No se puede justificar el acceso libre a la Eucaristía de los divorciados vueltos a casar, porque su situación es objetivamente contradictoria con este sacramento. Sería ésta una solución ficticia, que conllevaría grandes daños en la Iglesia y oscurecería la verdad del principio. No hay ninguna razón que pueda justificar un acto antieclesial de esta naturaleza: «Recibir la Comunión eucarística hallándose en contraste con las normas de la comunión eclesial es, por lo menos, algo en sí mismo contradictorio. La comunión sacramental con Cristo implica y supone la observancia, muchas veces difícil, del orden de la Comunión eclesial, y no puede hacerse recta y fructuosamente si el fiel, aunque quiera acercarse directamente a Cristo, no respeta esas disposiciones»[37].
La comunión eclesial exige tanto que aquellos fieles acojan las disposiciones de la Iglesia con ánimo pacífico, como que la comunidad y los pastores sepan escucharles y acompañarles en el camino que cada uno de ellos debe recorrer.
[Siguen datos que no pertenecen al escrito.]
What follows belongs to an exercise in optimizing a design on an open flow for small area, a short achievable clock period and few clock cycles per item; a production flow would make more cautious choices.
The RTL was checked by simulation tests, not by an equivalence proof against the original design.

==> flow/design.v (excerpt) <==
module winograd_tile (
    input  logic         clk,
    input  logic         rst_n,
    input  logic         in_valid,
    input  logic [255:0] tile,     
    input  logic [143:0] kernel,   
    output logic         in_ready,
    output logic         out_valid,
    output logic [63:0]  y         
);
==> flow/config.mk <==
export PLATFORM = sky130hd
export DESIGN_NAME = winograd_tile
export DESIGN_NICKNAME = winograd_tile
export VERILOG_FILES = /design/flow/design.v
export SDC_FILE = /design/flow/constraint.sdc
export NUM_CORES = 4
export LEC_CHECK = 0
export ABC_AREA = 1
export CAP_MARGIN = 25
export CORE_MARGIN = 2
export CORE_UTILIZATION = 58
export SLEW_MARGIN = 20
==> flow/constraint.sdc <==
create_clock -name core_clock -period 10.0 [get_ports {clk}]
set_input_delay 2.0000 -clock core_clock [delete_from_list [all_inputs] [get_ports {clk}]]
set_output_delay 2.0000 -clock core_clock [all_outputs]
set_load 0.01 [all_outputs]
standard.sh (not shown) runs the stock make flow with config.mk's settings and CLKGATE_MAP_FILE= SYNTH_SCRIPT=/design/flow/synth_recipe.tcl, a recipe that flattens the netlist after the stock synthesis.
==> flow/flow/run.sh <==
#!/bin/bash
# The standard layout (standard.sh), with three changes to how it is made
# (constraints and synthesis are unchanged):
#  1. After the standard synthesis, flow/invpush.py removes inverters around
#     the full-adder cells (FA(~a,~b,~c) = ~FA(a,b,c)); registers and ports
#     are untouched; then a gate followed
#     by an inverter becomes the complementary gate (xor2 <-> xnor2,
#     nand2 -> and2, nor2 -> or2), and half adders fed through
#     inverters become xor2/nor2 or xnor2/nor2b pairs.
#  2. Timing repair is asked to leave more setup slack than the 10 ns clock
#     needs, so that it speeds up the critical paths.
#  3. Every port is still buffered, with a plain buf_2 instead of the delay
#     cell that buffer_ports picks by default.
set -euo pipefail
cd "$(dirname "$0")/.."
export SETUP_SLACK_MARGIN=6.4
export BUFFER_PORTS_ARGS="-buffer_cell sky130_fd_sc_hd__buf_2"
R="$(pwd)/orfs/results/sky130hd/winograd_tile/base"
bash standard.sh synth > synth.log 2>&1
cp "$R/1_2_yosys.v" ./1_2_yosys_standard.v
python3 flow/invpush.py ./1_2_yosys_standard.v "$R/1_2_yosys.v" > invpush.log 2>&1
rm -f "$R/1_synth.odb" "$R/1_synth.sdc"
bash standard.sh > standard.log 2>&1
Other scripts of this flow, unchanged in this note and not shown: flow/flow/invpush.py
The first run went through all stages and came out clean.
Testbench counts at the start, summed over its fixed seeds: cycles 8,040, items 8,000.
Context: an optimization exercise on an open-source flow, tuned for small area, a short achievable clock period and few clock cycles. The choices shown serve that exercise and are no tape-out recipe.
RTL that was checked went through simulation tests only; none was proved equivalent to the original.
Power and IR drop assume default switching activity.

==> trial 76 <==
Design LCD_CTRL, start of the top module:
module LCD_CTRL(
    input clk, cmd_valid, reset,
    input [3:0] cmd,
    input [7:0] IROM_Q,
    output IRAM_valid, IROM_rd, busy, done,
    output [5:0] IROM_A,
    output [5:0] IRAM_A,
    output [7:0] IRAM_D
);
==> flow/config.mk <==
export PLATFORM = sky130hd
export DESIGN_NAME = LCD_CTRL
export DESIGN_NICKNAME = LCD_CTRL
export VERILOG_FILES = /design/flow/design.v
export SDC_FILE = /design/flow/constraint.sdc
export NUM_CORES = 8
export LEC_CHECK = 0
export ABC_AREA = 1
export CAP_MARGIN = 20
export CORE_MARGIN = 2
export CORE_UTILIZATION = 55
export CTS_CLUSTER_DIAMETER = 100
export CTS_CLUSTER_SIZE = 24
export SLEW_MARGIN = 20
export SYNTH_HIERARCHICAL = 1
==> flow/constraint.sdc <==
create_clock -name core_clock -period 10.0 [get_ports {clk}]
set_input_delay 2.0000 -clock core_clock [delete_from_list [all_inputs] [get_ports {clk}]]
set_output_delay 2.0000 -clock core_clock [all_outputs]
set_load 0.01 [all_outputs]
standard.sh (not shown) runs the stock make flow with config.mk's settings and CLKGATE_MAP_FILE= SYNTH_SCRIPT=/design/flow/synth_recipe.tcl, a recipe that flattens the netlist after the stock synthesis.
==> flow/flow/run.sh <==
#!/bin/bash
# The standard layout with three changes: plain buffers on the ports; in the otherwise standard
# (hierarchical) synthesis, the pixel banks (module lcd_bank) are mapped by an area-oriented ABC
# script (flow/bank.script) and the rest by the standard one; timing repair aiming for a setup
# slack of 7 ns at the 10 ns clock.
set -euo pipefail
here=$(pwd)
cat > own_synth.tcl <<EOF2
proc abc {args} {
  set i [lsearch -exact \$args -script]
  set a2 \$args
  lset a2 [expr {\$i + 1}] $here/flow/bank.script
  yosys abc {*}\$a2 lcd_bank
  yosys abc {*}\$args LCD_CTRL
}
EOF2
cat synth_recipe.tcl >> own_synth.tcl
export BUFFER_PORTS_ARGS="-buffer_cell sky130_fd_sc_hd__buf_4"
bash standard.sh SYNTH_SCRIPT=$here/own_synth.tcl SETUP_SLACK_MARGIN=7 finish > standard.log 2>&1
==> flow/flow/bank.script <==
strash
dch
amap
topo
stime -c
==> build 55: changes against trial 76 <==
==> flow/design.v (replaced) <==
module LCD_CTRL(
    input clk, cmd_valid, reset,
    input [3:0] cmd,
    input [7:0] IROM_Q,
    output IRAM_valid, IROM_rd, busy, done,
    output [5:0] IROM_A,
    output [5:0] IRAM_A,
    output [7:0] IRAM_D
);
    reg [2:0] r, c;           
    reg [1:0] ri0, ri1, ci0, ci1;
    reg [1:0] pri0, pri1, pci0, pci1;   
    reg       busy_r, cv, cw, wph, done_r, rom_rd, ram_v;
    reg       rsp;            
    reg       smax, smin, savg;
    reg [9:0] ssum;           
    reg       sv;             
    reg [3:0] srow, scol;     
    reg [5:0] rom_a, ram_a, wend;
    reg [7:0] ram_d;
    reg [63:0] ld;            
    reg [7:0] x0, x1, x2, x3;  
    reg       l0, l1, l2, l3;  
    assign busy = busy_r;
    assign done = done_r;
    assign IROM_rd = rom_rd;
    assign IROM_A = rom_a;
    assign IRAM_valid = ram_v;
    assign IRAM_A = ram_a;
    assign IRAM_D = ram_d;
    wire wc = l0 & l1 & l2 & l3;              
    wire opx = cv & wc & (~savg | sv);
    wire g01 = x0 >= x1, g02 = x0 >= x2, g03 = x0 >= x3;
    wire g12 = x1 >= x2, g13 = x1 >= x3, g23 = x2 >= x3;
    wire [7:0] vmax = ({8{ g01 &  g02 &  g03}} & x0) | ({8{~g01 &  g12 &  g13}} & x1) |
                      ({8{~g02 & ~g12 &  g23}} & x2) | ({8{~g03 & ~g13 & ~g23}} & x3);
    wire [7:0] vmin = ({8{~g01 & ~g02 & ~g03}} & x0) | ({8{ g01 & ~g12 & ~g13}} & x1) |
                      ({8{ g02 &  g12 & ~g23}} & x2) | ({8{ g03 &  g13 &  g23}} & x3);
    function [8:0] add8;
        input [7:0] a, b;
        reg [7:0] g0, p0, g1, p1, g2, p2, g3;
        begin
            g0 = a & b; p0 = a ^ b;
            g1 = g0 | (p0 & {g0[6:0], 1'b0}); p1 = p0 & {p0[6:0], 1'b0};
            g2 = g1 | (p1 & {g1[5:0], 2'b0}); p2 = p1 & {p1[5:0], 2'b0};
            g3 = g2 | (p2 & {g2[3:0], 4'b0});
            add8 = {g3[7], p0 ^ {g3[6:0], 1'b0}};
        end
    endfunction
    function [9:0] add9;
        input [8:0] a, b;
        reg [8:0] g0, p0, g1, p1, g2, p2, g3, p3, g4;
        begin
            g0 = a & b; p0 = a ^ b;
            g1 = g0 | (p0 & {g0[7:0], 1'b0}); p1 = p0 & {p0[7:0], 1'b0};
            g2 = g1 | (p1 & {g1[6:0], 2'b0}); p2 = p1 & {p1[6:0], 2'b0};
            g3 = g2 | (p2 & {g2[4:0], 4'b0}); p3 = p2 & {p2[4:0], 4'b0};
            g4 = g3 | (p3 & {g3[0], 8'b0});
            add9 = {g4[8], p0 ^ {g4[7:0], 1'b0}};
        end
    endfunction
    wire [9:0] sum = add9(add8(x0, x1), add8(x2, x3));
    wire [7:0] vavg = ssum[9:2];
    wire [7:0] vsym = ({8{smax}} & vmax) | ({8{smin}} & vmin) | ({8{savg}} & vavg);
    wire [7:0] nv0 = vsym | ({8{srow[0]}} & x2) | ({8{scol[0]}} & x1);
    wire [7:0] nv1 = vsym | ({8{srow[1]}} & x3) | ({8{scol[1]}} & x0);
    wire [7:0] nv2 = vsym | ({8{srow[2]}} & x0) | ({8{scol[2]}} & x3);
    wire [7:0] nv3 = vsym | ({8{srow[3]}} & x1) | ({8{scol[3]}} & x2);
    wire [3:0] wi0 = {ri0, ci0}, wi1 = {ri0, ci1}, wi2 = {ri1, ci0}, wi3 = {ri1, ci1};
    wire [3:0] pi0 = {pri0, pci0}, pi1 = {pri0, pci1}, pi2 = {pri1, pci0}, pi3 = {pri1, pci1};
    wire chg0 = wi0 != pi0, chg1 = wi1 != pi1, chg2 = wi2 != pi2, chg3 = wi3 != pi3;
    wire land = rom_rd & ~wph;                 
    wire lb0 = land & ~rsp & ~rom_a[3] & ~rom_a[0];
    wire lb1 = land & ~rsp & ~rom_a[3] &  rom_a[0];
    wire lb2 = land & ~rsp &  rom_a[3] & ~rom_a[0];
    wire lb3 = land & ~rsp &  rom_a[3] &  rom_a[0];
    wire sh0 = land & rsp & ~rom_a[3] & ~rom_a[0];
    wire sh1 = land & rsp & ~rom_a[3] &  rom_a[0];
    wire sh2 = land & rsp &  rom_a[3] & ~rom_a[0];
    wire sh3 = land & rsp &  rom_a[3] &  rom_a[0];
    wire wstart = cw & ~wph;
    wire [7:0] wd0 = lb0 ? IROM_Q : x0;
    wire [7:0] wd1 = lb1 ? IROM_Q : x1;
    wire [7:0] wd2 = lb2 ? IROM_Q : x2;
    wire [7:0] wd3 = lb3 ? IROM_Q : x3;
    wire [7:0] y0, y1, y2, y3;
    lcd_bank b0 (.clk(clk), .wa(pi0), .wd(wd0), .ra(wi0), .rd(y0));
    lcd_bank b1 (.clk(clk), .wa(pi1), .wd(wd1), .ra(wi1), .rd(y1));
    lcd_bank b2 (.clk(clk), .wa(pi2), .wd(wd2), .ra(wi2), .rd(y2));
    lcd_bank b3 (.clk(clk), .wa(pi3), .wd(wd3), .ra(wi3), .rd(y3));
    wire [5:0] a0 = {ri0, 1'b0, ci0, 1'b0};    
    wire [5:0] a1 = {ri0, 1'b0, ci1, 1'b1};
    wire [5:0] a2 = {ri1, 1'b1, ci0, 1'b0};
    wire [5:0] a3 = {ri1, 1'b1, ci1, 1'b1};
    wire ld0 = ld[a0], ld1 = ld[a1], ld2 = ld[a2], ld3 = ld[a3];
    wire nl0 = chg0 ? (ld0 | sh0) : (l0 | lb0);
    wire nl1 = chg1 ? (ld1 | sh1) : (l1 | lb1);
    wire nl2 = chg2 ? (ld2 | sh2) : (l2 | lb2);
    wire nl3 = chg3 ? (ld3 | sh3) : (l3 | lb3);
    wire miss = ~(nl0 & nl1 & nl2 & nl3);
    wire [5:0] fa = ~nl0 ? a0 : ~nl1 ? a1 : ~nl2 ? a2 : a3;
    wire sym = smax | smin | savg;            
    wire xch = chg0 | chg1 | chg2 | chg3 | land;
    always @(posedge clk) ssum <= (opx & sym) ? {vsym, 2'b00} : sum;
    always @(posedge clk, posedge reset) begin
        if (reset) sv <= 1'b0;
        else sv <= opx | ~xch;
    end
    always @(posedge clk) begin
        x0 <= opx ? nv0 : chg0 ? ((sh0 & ~ld0) ? IROM_Q : y0) : lb0 ? IROM_Q : x0;
        x1 <= opx ? nv1 : chg1 ? ((sh1 & ~ld1) ? IROM_Q : y1) : lb1 ? IROM_Q : x1;
        x2 <= opx ? nv2 : chg2 ? ((sh2 & ~ld2) ? IROM_Q : y2) : lb2 ? IROM_Q : x2;
        x3 <= opx ? nv3 : chg3 ? ((sh3 & ~ld3) ? IROM_Q : y3) : lb3 ? IROM_Q : x3;
    end
    wire take = cmd_valid & ~busy_r;
    wire mu = take & (cmd == 4'd1) & (r != 3'd0);
    wire md = take & (cmd == 4'd2) & (r != 3'd6);
    wire ml = take & (cmd == 4'd3) & (c != 3'd0);
    wire mr = take & (cmd == 4'd4) & (c != 3'd6);
    wire is_op = cmd >= 4'd5;
    wire [2:0] ru = r - 3'd1, rd = r + 3'd1, cl = c - 3'd1, cr = c + 3'd1;
    wire [1:0] ru0 = ru[2:1] + {1'b0, ru[0]}, rd0 = rd[2:1] + {1'b0, rd[0]};
    wire [1:0] cl0 = cl[2:1] + {1'b0, cl[0]}, cr0 = cr[2:1] + {1'b0, cr[0]};
    wire [5:0] w = {r, c};
    wire [5:0] wfirst = wc ? w : rom_a;
    wire [5:0] wnext = (wstart ? wfirst : w) + 6'd1;
    wire [2:0] wr = wnext[5:3], wcl = wnext[2:0];
    wire       wlast = ram_v & (w == wend);     
    wire       wgo = wph & ~done_r & ~wlast;
    reg  [7:0] xs, ys;
    reg        nls;
    always @(*) begin
        case ({r[0], c[0]})
            2'b00: begin xs = x0; ys = y0; nls = ld[a0]; end
            2'b01: begin xs = x1; ys = y1; nls = ld[a1]; end
            2'b10: begin xs = x2; ys = y2; nls = ld[a2]; end
            default: begin xs = x3; ys = y3; nls = ld[a3]; end
        endcase
    end
    always @(posedge clk) begin
        ram_a <= wstart ? wfirst : w;
        ram_d <= wstart ? (wc ? xs : IROM_Q) : (nls ? ys : IROM_Q);
        if (wstart) wend <= wfirst;
    end
    wire cvn = (take & is_op) | (cv & ~opx);
    wire avgn = take ? (cmd == 4'd7) : savg;   
    wire svn = opx | ~xch;
    wire dd = r[0] ^ c[0];                    
    always @(posedge clk, posedge reset) begin
        if (reset) begin
            r <= 3'd3; c <= 3'd3;
            ri0 <= 2'd2; ri1 <= 2'd1; ci0 <= 2'd2; ci1 <= 2'd1;
            pri0 <= 2'd2; pri1 <= 2'd1; pci0 <= 2'd2; pci1 <= 2'd1;
            busy_r <= 1'b0;
            cv <= 1'b0;
            cw <= 1'b0;
            wph <= 1'b0;
            done_r <= 1'b0;
            rom_rd <= 1'b0;
            rsp <= 1'b0;
            ram_v <= 1'b0;
            l0 <= 1'b0; l1 <= 1'b0; l2 <= 1'b0; l3 <= 1'b0;
        end else begin
            pri0 <= ri0; pri1 <= ri1; pci0 <= ci0; pci1 <= ci1;
            l0 <= nl0; l1 <= nl1; l2 <= nl2; l3 <= nl3;
            if (wph | wstart) begin
                wph <= 1'b1;
                cv <= 1'b0;
                ram_v <= wstart | wgo;
                if (wlast) done_r <= 1'b1;
                if (wstart | wgo) begin
                    r <= wr; c <= wcl;
                    ri1 <= wr[2:1]; ri0 <= wr[2:1] + {1'b0, wr[0]};
                    ci1 <= wcl[2:1]; ci0 <= wcl[2:1] + {1'b0, wcl[0]};
                end
                rom_rd <= wstart | wgo;
                rsp <= 1'b0;
            end else begin
                if (mu) begin r <= ru; ri1 <= ru[2:1]; ri0 <= ru0; end
                if (md) begin r <= rd; ri1 <= rd[2:1]; ri0 <= rd0; end
                if (ml) begin c <= cl; ci1 <= cl[2:1]; ci0 <= cl0; end
                if (mr) begin c <= cr; ci1 <= cr[2:1]; ci0 <= cr0; end
                rom_rd <= miss | mv_any;
                rsp <= mv_any;
                cv <= cvn;
                if (take & (cmd == 4'd0)) cw <= 1'b1;
                busy_r <= (take & (cmd == 4'd0)) | (cvn & (miss | (avgn & ~svn)));
            end
        end
    end
    wire mv_any = mu | md | ml | mr;
    wire [5:0] fmv = mu ? {ru, c} : md ? {r + 3'd2, c} : ml ? {r, cl} : {r, c + 3'd2};
    always @(posedge clk) rom_a <= (wph | wstart) ? wnext : mv_any ? fmv : fa;
    integer q;
    always @(posedge clk) begin
        if (reset) ld <= 64'd0;
        else for (q = 0; q < 64; q = q + 1) if (land && rom_a == q) ld[q] <= 1'b1;
    end
    always @(posedge clk) begin
        if (take) begin
            smax <= cmd == 4'd5;
            smin <= cmd == 4'd6;
            savg <= cmd == 4'd7;
            srow[0] <= (cmd == 4'd10) | (cmd == 4'd8 &  dd) | (cmd == 4'd9 & ~dd);
            srow[1] <= (cmd == 4'd10) | (cmd == 4'd8 & ~dd) | (cmd == 4'd9 &  dd);
            srow[2] <= (cmd == 4'd10) | (cmd == 4'd8 & ~dd) | (cmd == 4'd9 &  dd);
            srow[3] <= (cmd == 4'd10) | (cmd == 4'd8 &  dd) | (cmd == 4'd9 & ~dd);
            scol[0] <= (cmd == 4'd11) | (cmd == 4'd8 & ~dd) | (cmd == 4'd9 &  dd);
            scol[1] <= (cmd == 4'd11) | (cmd == 4'd8 &  dd) | (cmd == 4'd9 & ~dd);
            scol[2] <= (cmd == 4'd11) | (cmd == 4'd8 &  dd) | (cmd == 4'd9 & ~dd);
            scol[3] <= (cmd == 4'd11) | (cmd == 4'd8 & ~dd) | (cmd == 4'd9 &  dd);
        end
    end
endmodule
module lcd_bank(
    input clk,
    input [3:0] wa, ra,
    input [7:0] wd,
    output [7:0] rd
);
    reg [7:0] m [0:15];
    integer k;
    always @(posedge clk)
        for (k = 0; k < 16; k = k + 1)
            if (wa == k) m[k] <= wd;
    assign rd = m[ra];
endmodule
ABC_AREA = 0   (was 1)
==> qor summary <==
| quantity | build 55 | trial 76 |
|---|---|---|
| Clock insertion delay at the later pin of the skew report | 600 ps | 620 ps |
| Worst-case hold path end point | ld[34] | ld[6] |
| Number of non-filler instances in the completed layout | 3,306 | 4,011 |
| Post-synthesis share of cell area spent on full adders, half adders and majority gates | 3.82% | 3.63% |
| Netlist Area Pre-Place | 0.0302 mm2 | 0.0314 mm2 |
| Buffers & Inverters on Critical Path | 1 | 5 |
| Top Metal Used | met4 | met5 |
| Synthesized instance count | 2,389 | 2,960 |
| CTS sink count | 680 | 681 |
| Initial DRT Pass Iterations | 9 | 7 |
| Status | timing/DRC/antenna clean | timing/DRC/antenna clean |
| Post-synthesis to final-layout area growth | 18.1% | 20.1% |
| Highest cell delay on the worst timing path | 460 ps | 200 ps |
| Switching power | 5.86 mW | 4.83 mW |
| CTS Buf Count | 35 | 38 |
| Share of total power in combinational logic | 53.9% | 49.9% |
Testbench counts of build 55, summed over its fixed seeds: cycles 11,201.
For trial 76, only the layout was checked, not whether the RTL still works.

## afterwards: timing with drivers on the ports
Ports are ideal in the flow. The routed layouts listed here were re-timed in OpenROAD.
Step 1 assumes that a clkbuf_16 drives the clock port and a buf_2 every other input.
Step 2, shift: input delay + t, output delay - t, t = (earliest + latest rising clock arrival at the registers) / 2. This alone moves slack from input paths to output paths.
Three values: ideal, step 1, step 2; two values: the first two.
run | t (ns) | setup WS [ns] | latest minus earliest clock arrival (ns) | pins driven straight from the clock port
trial 76 | 0.656 | 6.133 / 6.144 / 5.488 | 0.045 / 0.046 | 1
build 55 | 0.650 | 6.819 / 6.756 / 6.384 | 0.034 / 0.034 | 1
After both steps every run listed still meets setup and hold. For trial 76, which loses most, drivers alone change the setup slack by +0.011 ns; drivers and shift together by -0.645 ns.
Los márgenes de dicho camino están constituidos por aquellas normas, que no son limitaciones intolerables ni vestigios de formalismo pastoral −como algunos autores pretenden−, sino exigencias intrínsecas de la dimensión esencialmente jurídica de los sacramentos[38]. En el respeto de dichos márgenes, son muchos los caminos que los fieles pueden recorrer, pues muchas y muy diversas son las situaciones en las que se pueden encontrar estos fieles[39]. En cualquier caso, conviene recordar que la pastoral de la Iglesia sobre los divorciados vueltos a casar y sobre quienes se encuentran en otra situación matrimonial irregular, no se puede limitar al problema de la admisibilidad o no a la Eucaristía[40].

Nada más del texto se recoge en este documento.